Given this Settings Class:

public static class Settings 
{

    private static ISettings AppSettings => 
      CrossSettings.Current;

    public static int Count
    {
        get => AppSettings.GetValueOrDefault(nameof(Count), CountDefault); 
        set => AppSettings.AddOrUpdateValue(nameof(Count), value);
    }
}

Approach 1: Essentially you need to create a view model with a public property that you wish to data bind to and then call into settings from there and raise a property changed notification if the value changed.
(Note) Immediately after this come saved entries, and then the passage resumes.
Context: an optimization exercise on an open-source flow, tuned for small area, a short achievable clock period and few clock cycles. The choices shown serve that exercise and are no tape-out recipe.
At most, simulation tests tie the RTL to the original design; equivalence was not proved.
Power and IR drop assume default switching activity.

## harbor
==> flow/design.v <==
module ep_bitacc #(
    parameter ERR_W = 8
) (
    input  wire             clk,
    input  wire             rst,           
    input  wire             cmd_valid,
    output wire             cmd_ready,
    input  wire [39:0]      cmd_word,
    output wire             out_valid,
    output wire [7:0]       out_data,
    input  wire             out_ready,
    input  wire             out_err,
    input  wire [ERR_W-1:0] out_err_code,
    output wire             err_flag,
    output wire [ERR_W-1:0] err_code
);
    reg [31:0]      v;           
    reg [7:0]       pb;          
    reg [2:0]       pc;          
    reg [2:0]       pn;          
    reg [2:0]       f;           
    reg [4:0]       kh;          
    reg             first;       
    reg             busy;        
    reg             chk;         
    reg             stuff;       
    reg [1:0]       z;           
    reg             err_flag_r;
    wire [1:0]  op    = cmd_word[39:38];
    wire        is_wr = (op == 2'b00);
    wire        is_tr = (op == 2'b10);
    wire [5:0]  w_eff = is_wr ? cmd_word[37:32] : {5'd0, is_tr};
    wire [5:0]  len   = {3'd0, pn} + w_eff;
    wire [5:0]  lm1   = len - 6'd1;
    wire        owes  = is_wr ? (len[5:3] != 3'd0) : (len != 6'd0);
    wire [46:0] vy = {8'd0, v, 7'd0};
    wire [14:0] win = ({15{kh[0]}} & vy[14:0])  | ({15{kh[1]}} & vy[22:8]) |
                      ({15{kh[2]}} & vy[30:16]) | ({15{kh[3]}} & vy[38:24]) |
                      ({15{kh[4]}} & vy[46:32]);
    wire [14:0] wf1 = f[2] ? win[14:4] : win[10:0];
    wire [14:0] wf2 = f[1] ? wf1[10:2] : wf1[8:0];
    wire [7:0]  ext = f[0] ? wf2[8:1]  : wf2[7:0];
    wire [7:0]  tm  = first ? ~(8'hFF >> pc) : 8'h00;
    wire [7:0]  byte_raw = (ext & ~tm) | (pb & tm);
    wire hi_zero = (byte_raw[7:2] == 6'd0);
    wire is_zero = hi_zero & (byte_raw[1:0] == 2'd0);
    wire last    = (pn != 3'd0) ? kh[1] : kh[0];
    wire accept  = !busy && cmd_valid && !err_flag_r;
    wire offer   = busy && !chk;
    wire fail    = offer && out_ready && out_err;
    assign cmd_ready = !busy && !rst;
    assign out_valid = offer && !rst;
    assign out_data  = {byte_raw[7:2], byte_raw[1:0] | {2{stuff}}};
    assign err_flag  = err_flag_r;
    assign err_code  = pb;
    always @(posedge clk) begin
        if (accept) begin
            v     <= {cmd_word[31:1], cmd_word[0] | is_tr};
            pb    <= byte_raw;
            pc    <= pn;
            f     <= lm1[2:0];
            kh    <= 5'd1 << lm1[5:3];
            first <= 1'b1;
        end else if (fail) begin
            pb    <= out_err_code;
        end else if (offer && out_ready && !stuff) begin
            first <= 1'b0;
            kh    <= kh >> 1;
        end
    end
    always @(posedge clk) begin
        if (rst) begin
            busy       <= 1'b0;
            pn         <= 3'd0;
            z          <= 2'd0;
            err_flag_r <= 1'b0;
        end else if (busy) begin
            if (chk) begin
                chk   <= 1'b0;
                stuff <= hi_zero;
            end else if (out_ready) begin
                if (out_err) begin
                    err_flag_r <= 1'b1;
                    busy       <= 1'b0;
                end else if (stuff) begin
                    z     <= 2'd0;
                    stuff <= 1'b0;
                end else begin
                    z     <= {z[0] & is_zero, is_zero};
                    chk   <= z[0] & is_zero;
                    if (last) busy <= 1'b0;
                end
            end
        end else if (accept) begin
            pn    <= is_wr ? len[2:0] : 3'd0;
            busy  <= owes;
            chk   <= z[1];
            stuff <= 1'b0;
        end
    end
endmodule
This design comes from an exercise in tuning for small area, a short achievable clock period and few clock cycles per item on the open sky130 flow, not from production work.
RTL that was checked went through simulation tests only; none was proved equivalent to the original.

==> trial 1 <==
==> flow/design.v <==
module pd_unit (
    input  wire        clk,
    input  wire        rst,           
    input  wire        req_valid,
    output wire        req_ready,
    input  wire        req_op,        
    input  wire [3:0]  req_width,     
    input  wire [63:0] req_value,     
    input  wire [71:0] req_field,     
    output reg         resp_valid,
    output wire [7:0]  resp_status,
    output wire [71:0] resp_field,    
    output wire [63:0] resp_value     
);
    localparam integer EB  = 8;                  
    localparam integer NCE = (64 + EB - 1) / EB;   
    localparam integer NCD = 6;                  
    localparam integer NC  = (NCE > NCD) ? NCE : NCD;
    localparam integer HW  = 4 * ((EB * 3 + 9) / 10);   
    wire width_bad = (req_width == 4'd0) || (req_width > 4'd9);
    reg [63:0] limit;
    always @(*) begin
        case (req_width)
            4'd1:    limit = 64'd100;
            4'd2:    limit = 64'd10000;
            4'd3:    limit = 64'd1000000;
            4'd4:    limit = 64'd100000000;
            4'd5:    limit = 64'd10000000000;
            4'd6:    limit = 64'd1000000000000;
            4'd7:    limit = 64'd100000000000000;
            4'd8:    limit = 64'd10000000000000000;
            default: limit = 64'd1000000000000000000;
        endcase
    end
    wire range_bad = (req_value >= limit);
    reg [17:0] dm;
    integer i;
    always @(*) begin
        for (i = 0; i < 18; i = i + 1)
            dm[i] = (i / 2 < req_width);
    end
    reg digit_bad;
    always @(*) begin
        digit_bad = 1'b0;
        for (i = 0; i < 18; i = i + 1)
            if (dm[i] && req_field[4*i +: 4] > 4'd9)
                digit_bad = 1'b1;
    end
    wire [2:0] fl_in = {width_bad, req_op ? digit_bad : range_bad, req_op};
    reg  [71:0]   fm;                 
    reg  [NC-1:0] nz;                 
    reg  [EB*NCE-1:0] vin;
    integer c;
    always @(*) begin
        vin = {{(EB*NCE-64){1'b0}}, req_value};
        for (i = 0; i < 18; i = i + 1)
            fm[4*i +: 4] = req_field[4*i +: 4] & {4{dm[i]}};
        nz = {NC{1'b0}};
        if (req_op) begin
            for (c = 0; c < NCD; c = c + 1)
                nz[c] = |fm[12*c +: 12];
        end else begin
            for (c = 0; c < NCE; c = c + 1)
                nz[c] = |vin[EB*c +: EB];
        end
    end
    wire [71:0] a_in = req_op ? fm : {8'd0, req_value};
    reg  [NC-1:0] lo_oh;
    reg           above;
    always @(*) begin
        above = 1'b0;
        lo_oh = {NC{1'b0}};
        for (c = NC - 1; c >= 1; c = c - 1) begin
            lo_oh[c-1] = nz[c] && !above;
            above      = above || nz[c];
        end
        lo_oh[0] = lo_oh[0] || !above;
    end
    reg  [71:0]   a;
    reg           a_v;       
    reg           a_first;   
    reg           a_hi;      
    reg  [NC-1:0] a_sel;     
    reg           a_op;
    reg  [2:0]    a_fl;      
    reg  [9:0]    ch_lo;     
    reg  [11:0]   ch_hi;     
    reg           ch_v;      
    reg           ch_op;
    reg           ch_first;  
    reg           ch_last;   
    reg  [2:0]    ch_fl;
    reg  [71:0]   b;
    reg  [2:0]    rfl;       
    assign req_ready = !a_v || a_sel[0];
    wire accept = req_valid && req_ready;
    wire [NC-1:0] hi_sel = a_hi ? {a_sel[NC-2:0], 1'b0} : {NC{1'b0}};
    reg  [11:0] lo_g, hi_g;           
    reg  [EB-1:0] lo_b, hi_b;         
    reg  [EB*NCE-1:0] av;
    always @(*) begin
        av = {{(EB*NCE-64){1'b0}}, a[63:0]};
        lo_g = 12'd0; hi_g = 12'd0; lo_b = {EB{1'b0}}; hi_b = {EB{1'b0}};
        for (c = 0; c < NCD; c = c + 1) begin
            lo_g = lo_g | (a[12*c +: 12] & {12{a_sel[c]}});
            hi_g = hi_g | (a[12*c +: 12] & {12{hi_sel[c]}});
        end
        for (c = 0; c < NCE; c = c + 1) begin
            lo_b = lo_b | (av[EB*c +: EB] & {EB{a_sel[c]}});
            hi_b = hi_b | (av[EB*c +: EB] & {EB{hi_sel[c]}});
        end
    end
    function [9:0] val3;              
        input [11:0] g;
        begin
            val3 = {g[11:8], 6'd0} + {1'b0, g[11:8], 5'd0} + {4'd0, g[11:8], 2'd0}
                 + {3'd0, g[7:4], 3'd0} + {5'd0, g[7:4], 1'b0} + {6'd0, g[3:0]};
        end
    endfunction
    function [71:0] dabble;
        input [71:0]   x;
        input [EB-1:0] bits;
        reg   [71:0] e, n;
        reg   [3:0]  dd;
        reg          cc;
        integer l, k;
        begin
            e = x;
            for (l = EB - 1; l >= 0; l = l - 1) begin
                for (k = 0; k < 18; k = k + 1) begin
                    dd = e[4*k +: 4];
                    cc = (k == 0) ? bits[l] : e[4*k-1];
                    n[4*k+3] = dd[2] | (dd[1] & (dd[0] | cc));
                    n[4*k+2] = cc ? dd[2] : (dd[1] & ~dd[0]);
                    n[4*k+1] = dd[0] & (cc ? ~dd[2] : ~dd[1]);
                    n[4*k]   = (cc ^ dd[1]) | dd[2];
                end
                e = n;
            end
            dabble = e;
        end
    endfunction
    wire [71:0] hi_full = dabble(72'd0, hi_b);
    wire [11:0] hi_e    = hi_full[11:0];
    wire [71:0] b_in     = ch_first ? {60'd0, ch_hi} : b;
    wire [71:0] enc_next = dabble(b_in, ch_lo[EB-1:0]);
    wire [59:0] bb = b_in[59:0];
    wire [59:0] dec_next = {bb[49:0], 10'd0} - {bb[55:0], 4'd0} - {bb[56:0], 3'd0}
                         + {50'd0, ch_lo};
    wire [71:0] b_next = ch_op ? {12'd0, dec_next} : enc_next;
    always @(posedge clk) begin
        b        <= b_next;
        ch_lo    <= a_op ? val3(lo_g) : {{(10-EB){1'b0}}, lo_b};
        ch_hi    <= a_op ? {2'd0, val3(hi_g)} : hi_e;
        ch_op    <= a_op;
        ch_first <= a_first;
        ch_last  <= a_sel[0];
        ch_fl    <= a_fl;
        rfl      <= ch_fl;
        if (accept) begin
            a     <= a_in;
            a_sel <= lo_oh;
            a_hi  <= above;
            a_op  <= req_op;
            a_fl  <= fl_in;
        end else begin
            a_sel <= {1'b0, a_sel[NC-1:1]};
        end
        if (rst) begin
            a_v        <= 1'b0;
            ch_v       <= 1'b0;
            resp_valid <= 1'b0;
        end else begin
            resp_valid <= ch_v && ch_last;
            ch_v       <= a_v;
            a_first    <= accept;
            if (accept)
                a_v <= 1'b1;
            else if (a_sel[0])
                a_v <= 1'b0;
        end
    end
    reg [71:0] bcd;
    reg [3:0]  qr;
    integer m;
    always @(*) begin
        for (m = 0; m < 18; m = m + 1) begin
            qr = b[4*m +: 4];
            bcd[4*m+3] = qr[3] & (qr[2] | (qr[1] & qr[0]));
            bcd[4*m+2] = qr[3] ? ~(qr[2] | (qr[1] & qr[0])) : qr[2];
            bcd[4*m+1] = qr[3] ? ((qr[1] ^ qr[0]) & ~qr[2]) : qr[1];
            bcd[4*m]   = qr[3] ? ~(qr[0] ^ qr[2]) : (qr[0] & ~qr[2]);
        end
    end
    wire       rop = rfl[0];
    wire [2:0] st  = rfl[2] ? 3'd6
                   : rop    ? (rfl[1] ? 3'd4 : 3'd0)
                   :          (rfl[1] ? 3'd5 : 3'd0);
    wire ok = (st == 3'd0);
    assign resp_status = {5'd0, st};
    assign resp_field  = (ok && !rop) ? bcd : 72'd0;
    assign resp_value  = (ok &&  rop) ? {4'd0, b[59:0]} : 64'd0;
endmodule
Your Settings.cs can stay the same but you will need to create the viewmodel such as:

public class MyViewModel : INotifyPropertyChanged
{

    public int Count
    {
        get => Settings.Count; 
        set
        {
            if (Settings.Count == value)
                return;

            Settings.Count = value;
            OnPropertyChanged();
        }
            
    }

    private Command increase;
    public Command IncreaseCommand =>
      increase ?? (increase = new Command(() =>Count++));


    #region INotifyPropertyChanged implementation

    public event PropertyChangedEventHandler PropertyChanged;
    public void OnPropertyChanged([CallerMemberName]string name = "") =>
      PropertyChanged?.Invoke(this, new PropertyChangedEventArgs(name));

    #endregion


}

Then you XAML will look like this inside your Content page:

<StackLayout Padding="25">
 <Button Text="Increase" Command="{Binding IncreaseCommand}"/>
 <Label Text="{Binding Count, StringFormat='The count is {0:F0}'}"/>
</StackLayout>

Make sure you set the BindingContext in the xaml.cs of the page:

public partial class MyPage : ContentPage
{
    public MyPage()
    {
        InitializeComponent();
        BindingContext = new MyViewModel();
    }
}

This actually isn’t too much code to actually implement as your ViewModel would have a BaseViewModel that implements INotifyProprety changed, so really you are just adding in

public int Count
{
    get => Settings.Count;
    set
    {
        if (Settings.Count == value)
            return;

        Settings.Count = value;
        OnPropertyChanged();
    }
}

Approach 2: More magical way

However, using the powers of C# and knowing how Databinding works you could first create a BaseViewModel that everything will use:

public class BaseViewModel : INotifyPropertyChanged
{
    public Settings Settings => Settings.Current;
  
	protected bool SetProperty<T>(
		ref T backingStore, T value,
		[CallerMemberName]string propertyName = "",
		Action onChanged = null)
	{
		if (EqualityComparer<T>.Default.Equals(backingStore, value))
			return false;

		backingStore = value;
		onChanged?.Invoke();
		OnPropertyChanged(propertyName);
		return true;
	}

    #region INotifyPropertyChanged implementation

    public event PropertyChangedEventHandler PropertyChanged;
    public void OnPropertyChanged([CallerMemberName]string name = "") =>
      PropertyChanged?.Invoke(this, new PropertyChangedEventArgs(name));
    

    #endregion
}

Notice my reference to Settings.Current, we will need to implement that now as a singleton, but we will use our BaseViewModel so we don’t have to re-implement INotifyPropertyChanged:

public class Settings : BaseViewModel
{
    static ISettings AppSettings =>
      CrossSettings.Current;

    static Settings settings;
    public static Settings Current =>
      settings ?? (settings = new Settings());

    public int Count
    {
        get => AppSettings.GetValueOrDefault(nameof(Count), CountDefault);
        set
        { 
			var original = Count;
            if (AppSettings.AddOrUpdateValue(nameof(Count), value))
                SetProperty(ref original, value);

        }
    }
}

Now of course we will still want to create a unique ViewModel that our XAML view will bind to:

public class MyViewModel : BaseViewModel
{
    private Command increase;
    public Command IncreaseCommand =>
      increase ?? (increase = new Command(() =>Settings.Count++));
}

Notice that we are now inheriting from BaseViewModel, which means our command can actually just increment Settings.Count! But now we must adjust our Xaml just a bit as to what we are actually data binding to for our label:

<StackLayout Padding="25">
 <Button Text="Increase" Command="{Binding IncreaseCommand}"/>
 <Label BindingContext="{Binding Settings}" Text="{Binding Count, StringFormat='The count is {0:F0}'}"/>
</StackLayout>

Notice I am setting the BindingContext to our Settings, which is in our BaseViewModel for the Label, this must be done because that is where it is located now. And there you have it.